Power can be abused through actions ranging from the inadvertent poorly worded communication to purposeful favoritism to outright unlawful acts. In some European countries, leadership’s power is occasionally shared with workers having explicit positions on governing boards. In the United States, we have some examples of healthcare insurance cooperatives, which involve mutual assistance with a common goal of shared governance. These mechanisms foster shared power and autonomy. That said, this shared power comes with its own responsibility, such as advocating for those you represent and communicating to multiple stakeholders to enhance transparency.

Clear communication and transparency are one of the tools we can use to mitigate the misuse of power. In healthcare organizations, we have an ethical obligation to have good communication between the leadership and the staff. This falls under the same principles that drive informed consent. If you are going to purposely or inadvertently coerce or potentially harm someone through a budgetary decision or a change in organizations rules, are you not obligated to at least try to obtain a form of consent, or at least acknowledgment and recognition from those affected? Clearly, the leader’s obligations to communicate and to achieve at least transparency if not necessarily the consensus of the governed is constrained by the nature of the decision, the time frame the decision must be made, the cost of communication in time and effort, and the impact on those affected by the decision. Structurally, committees and oversight mechanisms may act as proxies for the consent of others, much in the way trust-building can help one-to-one relationships.
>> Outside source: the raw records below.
File: src/rtl/pipeline_stall_ctrl.sv
// Stall/flush controller for the 5-stage MIPS pipeline.
// It produces the freeze, bubble and flush controls combinationally from
// the FSM state and the current inputs. A multi-cycle memory access freezes
// the whole pipeline. A branch that is taken in the first stalled cycle is
// held back and issued as a flush when memory releases.
// Optional macro STALL_PERF_CNT_EN builds the stall, flush and mem-wait
// performance counters. Without it, those counter outputs are tied to 0.
module pipeline_stall_ctrl #(
    parameter int CNT_WIDTH   = 16,
    parameter int MEM_TIMEOUT = 64
) (
    input  logic                  clk,
    input  logic                  rst,
    pipeline_stall_ctrl_if.slave  bus
);
    typedef enum logic [1:0] {
        ST_RUN        = 2'd0,
        ST_MEM_WAIT   = 2'd1,
        ST_FLUSH_PEND = 2'd2
    } state_t;

    localparam int TIMER_W = $clog2(MEM_TIMEOUT + 1);

    // FLUSH_PEND is itself the pending-flush flag: it is set only by a branch
    // that coincides with the first stall cycle, and it is cleared on release.
    state_t               r_state;
    logic [TIMER_W-1:0]   r_timer;
    logic                 r_timeout_err;

    state_t               w_state_nxt;
    logic                 w_mem_stall;
    logic                 w_wait_state;
    logic                 w_pc_freeze;
    logic                 w_if_id_freeze;
    logic                 w_if_id_flush;
    logic                 w_id_exe_bubble;
    logic                 w_exe_mem_freeze;
    logic                 w_mem_wb_bubble;

    assign w_mem_stall  = bus.mem_req & ~bus.mem_ready;
    assign w_wait_state = (r_state == ST_MEM_WAIT) || (r_state == ST_FLUSH_PEND);

    // Next state and same-cycle pipeline controls; everything is quiet in reset
    always_comb begin
        w_state_nxt      = ST_RUN;
        w_pc_freeze      = 1'b0;
        w_if_id_freeze   = 1'b0;
        w_if_id_flush    = 1'b0;
        w_id_exe_bubble  = 1'b0;
        w_exe_mem_freeze = 1'b0;
        w_mem_wb_bubble  = 1'b0;
        if (!rst) begin
            case (r_state)
                ST_RUN, ST_MEM_WAIT: begin
                    if (w_mem_stall) begin
                        w_pc_freeze      = 1'b1;
                        w_if_id_freeze   = 1'b1;
                        w_exe_mem_freeze = 1'b1;
                        w_mem_wb_bubble  = 1'b1;
                        // EXE is already frozen in MEM_WAIT, so a branch there is stale
                        if (r_state == ST_RUN && bus.branch_taken)
                            w_state_nxt = ST_FLUSH_PEND;
                        else
                            w_state_nxt = ST_MEM_WAIT;
                    end else if (bus.branch_taken) begin
                        w_if_id_flush   = 1'b1;
                        w_id_exe_bubble = 1'b1;
                    end else if (bus.hazard_detected) begin
                        w_pc_freeze     = 1'b1;
                        w_if_id_freeze  = 1'b1;
                        w_id_exe_bubble = 1'b1;
                    end
                end
                ST_FLUSH_PEND: begin
                    if (w_mem_stall) begin
                        w_pc_freeze      = 1'b1;
                        w_if_id_freeze   = 1'b1;
                        w_exe_mem_freeze = 1'b1;
                        w_mem_wb_bubble  = 1'b1;
                        w_state_nxt      = ST_FLUSH_PEND;
                    end else begin
                        // Deferred flush wins; any hazard this cycle is discarded
                        w_if_id_flush   = 1'b1;
                        w_id_exe_bubble = 1'b1;
                    end
                end
                default: ;
            endcase
        end
    end

    // FSM state, consecutive-wait timer and sticky timeout flag
    always_ff @(posedge clk) begin
        if (rst) begin
            r_state       <= ST_RUN;
            r_timer       <= '0;
            r_timeout_err <= 1'b0;
        end else begin
            r_state <= w_state_nxt;
            if (w_wait_state) begin
                if (r_timer != TIMER_W'(MEM_TIMEOUT))
                    r_timer <= r_timer + TIMER_W'(1);
                if (r_timer >= TIMER_W'(MEM_TIMEOUT - 1))
                    r_timeout_err <= 1'b1;
            end else begin
                r_timer <= '0;
            end
        end
    end

`ifdef STALL_PERF_CNT_EN
    logic [CNT_WIDTH-1:0] r_stall_cnt;
    logic [CNT_WIDTH-1:0] r_flush_cnt;
    logic [CNT_WIDTH-1:0] r_mem_wait_cnt;

    // Saturating performance counters; a hazard stall is the only case with both pc_freeze and a bubble
    always_ff @(posedge clk) begin
        if (rst) begin
            r_stall_cnt    <= '0;
            r_flush_cnt    <= '0;
            r_mem_wait_cnt <= '0;
        end else begin
            if (w_pc_freeze && w_id_exe_bubble && (r_stall_cnt != {CNT_WIDTH{1'b1}}))
                r_stall_cnt <= r_stall_cnt + 1'b1;
            if (w_if_id_flush && (r_flush_cnt != {CNT_WIDTH{1'b1}}))
                r_flush_cnt <= r_flush_cnt + 1'b1;
            if (w_wait_state && (r_mem_wait_cnt != {CNT_WIDTH{1'b1}}))
                r_mem_wait_cnt <= r_mem_wait_cnt + 1'b1;
        end
    end

    assign bus.stall_cnt    = r_stall_cnt;
    assign bus.flush_cnt    = r_flush_cnt;
    assign bus.mem_wait_cnt = r_mem_wait_cnt;
`else
    assign bus.stall_cnt    = {CNT_WIDTH{1'b0}};
    assign bus.flush_cnt    = {CNT_WIDTH{1'b0}};
    assign bus.mem_wait_cnt = {CNT_WIDTH{1'b0}};
`endif

    assign bus.pc_freeze      = w_pc_freeze;
    assign bus.if_id_freeze   = w_if_id_freeze;
    assign bus.if_id_flush    = w_if_id_flush;
    assign bus.id_exe_bubble  = w_id_exe_bubble;
    assign bus.exe_mem_freeze = w_exe_mem_freeze;
    assign bus.mem_wb_bubble  = w_mem_wb_bubble;
    assign bus.ctrl_state     = r_state;
    assign bus.timeout_err    = r_timeout_err;
endmodule

File: src/flat_wrapper.sv
// flat-port wrapper written by rule: the top's interface ports become plain ports
module pipeline_stall_ctrl_flat 
#(
    parameter int CNT_WIDTH   = 16,
    parameter int MEM_TIMEOUT = 64
)
  (clk, rst, bus_hazard_detected, bus_branch_taken, bus_mem_req, bus_mem_ready, bus_pc_freeze, bus_if_id_freeze, bus_if_id_flush, bus_id_exe_bubble, bus_exe_mem_freeze, bus_mem_wb_bubble, bus_ctrl_state, bus_stall_cnt, bus_flush_cnt, bus_mem_wait_cnt, bus_timeout_err);
  pipeline_stall_ctrl_if #(.CNT_WIDTH(CNT_WIDTH)) bus_i ();
  input  logic clk;
  input  logic rst;
  input wire logic [$bits(bus_i.hazard_detected)-1:0] bus_hazard_detected;
  input wire logic [$bits(bus_i.branch_taken)-1:0] bus_branch_taken;
  input wire logic [$bits(bus_i.mem_req)-1:0] bus_mem_req;
  input wire logic [$bits(bus_i.mem_ready)-1:0] bus_mem_ready;
  output wire logic [$bits(bus_i.pc_freeze)-1:0] bus_pc_freeze;
  output wire logic [$bits(bus_i.if_id_freeze)-1:0] bus_if_id_freeze;
  output wire logic [$bits(bus_i.if_id_flush)-1:0] bus_if_id_flush;
  output wire logic [$bits(bus_i.id_exe_bubble)-1:0] bus_id_exe_bubble;
  output wire logic [$bits(bus_i.exe_mem_freeze)-1:0] bus_exe_mem_freeze;
  output wire logic [$bits(bus_i.mem_wb_bubble)-1:0] bus_mem_wb_bubble;
  output wire logic [$bits(bus_i.ctrl_state)-1:0] bus_ctrl_state;
  output wire logic [$bits(bus_i.stall_cnt)-1:0] bus_stall_cnt;
  output wire logic [$bits(bus_i.flush_cnt)-1:0] bus_flush_cnt;
  output wire logic [$bits(bus_i.mem_wait_cnt)-1:0] bus_mem_wait_cnt;
  output wire logic [$bits(bus_i.timeout_err)-1:0] bus_timeout_err;
  assign bus_i.hazard_detected = bus_hazard_detected;
  assign bus_i.branch_taken = bus_branch_taken;
  assign bus_i.mem_req = bus_mem_req;
  assign bus_i.mem_ready = bus_mem_ready;
  assign bus_pc_freeze = bus_i.pc_freeze;
  assign bus_if_id_freeze = bus_i.if_id_freeze;
  assign bus_if_id_flush = bus_i.if_id_flush;
  assign bus_id_exe_bubble = bus_i.id_exe_bubble;
  assign bus_exe_mem_freeze = bus_i.exe_mem_freeze;
  assign bus_mem_wb_bubble = bus_i.mem_wb_bubble;
  assign bus_ctrl_state = bus_i.ctrl_state;
  assign bus_stall_cnt = bus_i.stall_cnt;
  assign bus_flush_cnt = bus_i.flush_cnt;
  assign bus_mem_wait_cnt = bus_i.mem_wait_cnt;
  assign bus_timeout_err = bus_i.timeout_err;
  pipeline_stall_ctrl #(.CNT_WIDTH(CNT_WIDTH), .MEM_TIMEOUT(MEM_TIMEOUT)) u_core (.clk(clk), .rst(rst), .bus(bus_i));
endmodule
The obligation of the leader increases, not decreases, with their hierarchical distance from the employee. The more difficult the decision and the more lives affected, the greater the need for transparency.
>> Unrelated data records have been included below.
<file path="config.mk">
export PLATFORM = sky130hd
export DESIGN_NAME = cache_mem_arbiter
export DESIGN_NICKNAME = d
export VERILOG_FILES = /design/src/rtl/cpu_types_pkg.sv /design/src/rtl/rr_arbiter.sv /design/src/rtl/cache_mem_arbiter.sv
export SDC_FILE = /design/constraint.sdc
export NUM_CORES = 1
export LEC_CHECK = 0
export CORE_AREA = 2 2 166 168
export CTS_BUF_LIST = sky130_fd_sc_hd__clkbuf_8 sky130_fd_sc_hd__clkbuf_16
export DETAILED_ROUTE_END_ITERATION = 10
export DIE_AREA = 0 0 168 170
export GPL_ROUTABILITY_DRIVEN = 0
export PLACE_DENSITY = 0.68
export SYNTH_ARGS = -nofsm -noshare
export SYNTH_HDL_FRONTEND = slang
export SYNTH_SLANG_ARGS = --single-unit
</file>
<file path="constraint.sdc">
create_clock -name CLK -period 8.9 [get_ports CLK]
set_input_delay 1.335 -clock CLK [delete_from_list [all_inputs] [get_ports CLK]]
set_output_delay 1.335 -clock CLK [all_outputs]
set_load 0.01 [all_outputs]
</file>
<file path="src/rtl/cpu_types_pkg.sv">
// Shared types for the cache-to-memory request path: RAM handshake states,
// arbiter FSM states and request kinds.
package cpu_types_pkg;

  typedef enum logic [1:0] {
    FREE   = 2'd0,
    BUSY   = 2'd1,
    ACCESS = 2'd2,
    ERROR  = 2'd3
  } ramstate_t;

  typedef enum logic [1:0] {
    IDLE = 2'd0,
    REQ  = 2'd1,
    RESP = 2'd2
  } arb_state_t;

  typedef enum logic [1:0] {
    IWORD  = 2'd0,
    DREAD  = 2'd1,
    DWRITE = 2'd2
  } req_kind_t;

  localparam logic [31:0] BAD_WORD = 32'hBAD1BAD1;

endpackage

</file>
<file path="src/rtl/rr_arbiter.sv">
// Combinational round-robin arbiter: first requester at or after ptr wins,
// wrapping modulo N. The pointer register lives in the caller.
module rr_arbiter #(
  parameter int unsigned N  = 2,
  parameter int unsigned IW = (N > 1) ? $clog2(N) : 1
) (
  input  logic [N-1:0]  req,
  input  logic [IW-1:0] ptr,
  output logic [N-1:0]  grant,
  output logic [IW-1:0] idx,
  output logic          valid
);

  logic [IW-1:0] cand;

  always_comb begin
    grant = '0;
    idx   = '0;
    valid = 1'b0;
    cand  = '0;
    for (int unsigned i = 0; i < N; i++) begin
      cand = IW'((32'(ptr) + i) % N);
      if (!valid && req[cand]) begin
        valid       = 1'b1;
        grant[cand] = 1'b1;
        idx         = cand;
      end
    end
  end

endmodule

</file>
<file path="src/rtl/cache_mem_arbiter.sv">
// Serialises per-CPU icache/dcache requests onto one RAM port and returns
// each result with a one-cycle low pulse on the requester's wait line.
module cache_mem_arbiter
  import cpu_types_pkg::*;
#(
  parameter int unsigned CPUS     = 2,
  parameter int unsigned TIMEOUT  = 64,
  parameter logic [31:0] BAD_WORD = cpu_types_pkg::BAD_WORD
) (
  input  logic                 CLK,
  input  logic                 RST,
  input  logic [CPUS-1:0]      iREN,
  input  logic [32*CPUS-1:0]   iaddr,
  input  logic [CPUS-1:0]      dREN,
  input  logic [CPUS-1:0]      dWEN,
  input  logic [32*CPUS-1:0]   daddr,
  input  logic [32*CPUS-1:0]   dstore,
  output logic [CPUS-1:0]      iwait,
  output logic [32*CPUS-1:0]   iload,
  output logic [CPUS-1:0]      dwait,
  output logic [32*CPUS-1:0]   dload,
  output logic                 ramREN,
  output logic                 ramWEN,
  output logic [31:0]          ramaddr,
  output logic [31:0]          ramstore,
  input  logic [31:0]          ramload,
  input  logic [1:0]           ramstate,
  output logic                 merr
);

  localparam int unsigned IW = (CPUS > 1) ? $clog2(CPUS) : 1;
  localparam int unsigned CW = $clog2(TIMEOUT + 1);

  arb_state_t    state;
  req_kind_t     kind;
  req_kind_t     gnt_kind;
  ramstate_t     rs;
  logic [IW-1:0] ptr;
  logic [IW-1:0] sel;
  logic [IW-1:0] gnt_idx;
  logic [CW-1:0] cnt;
  logic [CPUS-1:0] pending;
  logic [CPUS-1:0] gnt_onehot;
  logic          gnt_valid;
  logic          done;
  logic          failed;
  logic [31:0]   word;

  assign rs = ramstate_t'(ramstate);

  rr_arbiter #(.N(CPUS), .IW(IW)) u_rr (
    .req   (pending),
    .ptr   (ptr),
    .grant (gnt_onehot),
    .idx   (gnt_idx),
    .valid (gnt_valid)
  );

  // A write wins over a read on the same CPU, so dWEN+dREN is a write.
  always_comb begin
    pending = iREN | dREN | dWEN;
    if (|(dWEN & gnt_onehot))      gnt_kind = DWRITE;
    else if (|(dREN & gnt_onehot)) gnt_kind = DREAD;
    else                           gnt_kind = IWORD;
  end

  // ACCESS on the last allowed cycle still counts as success.
  always_comb begin
    failed = (rs == ERROR) || ((rs != ACCESS) && (cnt == CW'(TIMEOUT - 1)));
    done   = (rs == ACCESS) || failed;
    word   = failed ? BAD_WORD : ramload;
  end

  always_ff @(posedge CLK or posedge RST) begin
    if (RST) begin
      state    <= IDLE;
      kind     <= IWORD;
      ptr      <= '0;
      sel      <= '0;
      cnt      <= '0;
      merr     <= 1'b0;
      iwait    <= '1;
      dwait    <= '1;
      iload    <= '0;
      dload    <= '0;
      ramREN   <= 1'b0;
      ramWEN   <= 1'b0;
      ramaddr  <= '0;
      ramstore <= '0;
    end else begin
      unique case (state)
        IDLE: begin
          if (gnt_valid) begin
            sel      <= gnt_idx;
            kind     <= gnt_kind;
            ramaddr  <= (gnt_kind == IWORD) ? iaddr[32*gnt_idx +: 32]
                                            : daddr[32*gnt_idx +: 32];
            ramstore <= dstore[32*gnt_idx +: 32];
            ramREN   <= (gnt_kind != DWRITE);
            ramWEN   <= (gnt_kind == DWRITE);
            state    <= REQ;
          end
        end
        REQ: begin
          cnt <= cnt + 1'b1;
          if (done) begin
            ramREN <= 1'b0;
            ramWEN <= 1'b0;
            if (failed) merr <= 1'b1;
            if (kind == IWORD) begin
              iwait[sel]          <= 1'b0;
              iload[32*sel +: 32] <= word;
            end else begin
              dwait[sel]          <= 1'b0;
              dload[32*sel +: 32] <= word;
            end
            state <= RESP;
          end
        end
        RESP: begin
          iwait <= '1;
          dwait <= '1;
          cnt   <= '0;
          ptr   <= (sel == IW'(CPUS - 1)) ? '0 : sel + 1'b1;
          state <= IDLE;
        end
        default: state <= IDLE;
      endcase
    end
  end

endmodule

</file>
After elaboration in Yosys (flattened, before gate mapping)
Cells that the tools add are included.
{"block": "word_totals", "ff_bits": 212, "latch_bits": 0, "mem_bits_rw": 0, "romBits": 0, "inputBits": 234, "output_inout_bits": 199, "wordCells": 111, "n_memories": 0}
{"block": "op_classes", "addsub": 4, "n_mul": 0, "n_div": 0, "magnitude_cmp": 6, "eq_ne": 12, "n_shift": 5, "mux": 38, "bitwise": 9, "n_reduce_logical": 23}
{"operator": "$shiftx 64x7->32", "count": 3}
{"operator": "$bwmux 64", "count": 2}
{"operator": "$mux 32", "count": 2}
{"operator": "$shift 32x34->64 const A", "count": 1}
{"operator": "$shiftx 32x34->64", "count": 1}
{"operator": "$neg 6->34", "count": 1}
{"operator": "$mux 2", "count": 9}
{"operator": "$reduce_and 3->1", "count": 6}
{"operator": "$mux 1", "count": 16}
{"operator": "$pmux 7 s2", "count": 1}
{"operator": "$ne 2x2->1 const B", "count": 6}
{"operator": "$pmux 2 s2", "count": 3}
{"operator": "$and 2x2->2", "count": 4}
{"operator": "$eq 2x2->1 const B", "count": 4}
{"operator": "$add 7x1->7 const B", "count": 1}
{"operator": "$eq 7x6->1 const B", "count": 1}
{"operator": "$logic_not 2->1", "count": 3}
{"operator": "$lt 1x2->1 const B", "count": 3}
{"operator": "$or 2x2->2", "count": 3}
{"operator": "$logic_and 1x1->1", "count": 5}
{"operator": "$pmux 1 s2", "count": 2}
{"operator": "$reduce_and 2->1", "count": 2}
{"operator": "$reduce_bool 2->1", "count": 2}
{"operator": "$reduce_or 2->1", "count": 2}
{"operator": "8 further kinds", "count": 14}

Longest topological paths before layout
{"block": "depth", "word_depth": 15, "mapped_depth": 9, "depth_no_buf": 6}

Cells and area by module
Synthesis repeated with hierarchy kept, for this count alone.
{"block": "hier_totals", "hier_cells": 794, "hier_area_um2": 9764.4}
{"mod": "cache_mem_arbiter", "n_inst": 1, "cells_per_inst": 789, "area_each_um2": 9731.8, "seq_area_each_um2": 5310.1}
{"mod": "rr_arbiter", "n_inst": 1, "cells_per_inst": 5, "area_each_um2": 32.5, "seq_area_each_um2": 0.0}

Worst setup path before layout
No wires, ideal clock.
{"block": "synth_path", "path_kind": "input to register", "from": "input dREN[1]", "to": "register ramaddr[15]", "setup_ps": 142, "t_arrival_ps": 2545, "t_required_ps": 8758, "slack_ps": 6212, "stages": 7, "n_path_buf": 2, "cell_sequence": "or2_1 -> a211oi_2 -> nand2b_1 -> buf_6 -> buf_6 -> mux2i_1 -> o221ai_1"}
{"block": "synth_between", "elab_chain_cells": 14, "elab_cells_between_ends": 26, "classes_between": "shift: 2; mux: 13; bitwise: 5; reduce/logical: 6"}
{"element": "start: declaration", "line_no": "cache_mem_arbiter.sv:14", "rtl": "input logic [CPUS-1:0] dREN,"}
{"element": "parallel branches: the longest is 14 deep, another holds $shiftx 64x7->32"}
{"element": "end signal: assignment", "line_no": "cache_mem_arbiter.sv:96", "rtl": "ramaddr <= (gnt_kind == IWORD) ? iaddr[32*gnt_idx +: 32]"}
{"element": "end: declaration", "line_no": "cache_mem_arbiter.sv:24", "rtl": "output logic [31:0] ramaddr,"}
Several ways; the timed one is not identified. The select of a mux whose other input is x is not followed.
A chain may end at the register's enable or synchronous reset.

Final worst setup path
{"block": "layout_path", "from": "input dREN[1]", "to": "register ramaddr[22]"}
Same word-level chain as after synthesis.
We are ethically obligated to design our organizational structures to enhance responsibility and staff connection. We have learned in the equity-focused discussions that social and organizational structures can facilitate and perpetuate behaviors, both good and bad.Footnote 8 Organizational hierarchy, itself unfortunately may be used to shield or dissipate responsibility rather than enhance it. Part of the current distress and mistrust in healthcare is a feeling of lack of connection between those on the front lines of care, who often must respond to decisions made without their input or knowledge, and those in the “c-suite.” The use of euphemisms, such as “c-suite,” by frontline staff to label the senior-level leadership is a manifestation of disconnection and distance. This lack of connection creates a sense of loss of control, engagement, and depersonalization. From the senior leadership side, the more disconnected a person is from the direct impact of their actions or decisions, the easier it is to contribute to staff misunderstanding and discord. For example, leadership decisions will need to be made that may not be universally accepted by all staff. In such situations, we believe that organization-wide justification is essential. Such transparency stems from the importance of communicating the justifying reasons leading to a decision. Even though the decision may not resonate with everyone, such transparency can help create trust and respect. Similarly, one can see how appreciated and beneficial it is when organizational leaders spend time with their frontline workers, getting to know them as people and the consequences of decisions made that affect them directly.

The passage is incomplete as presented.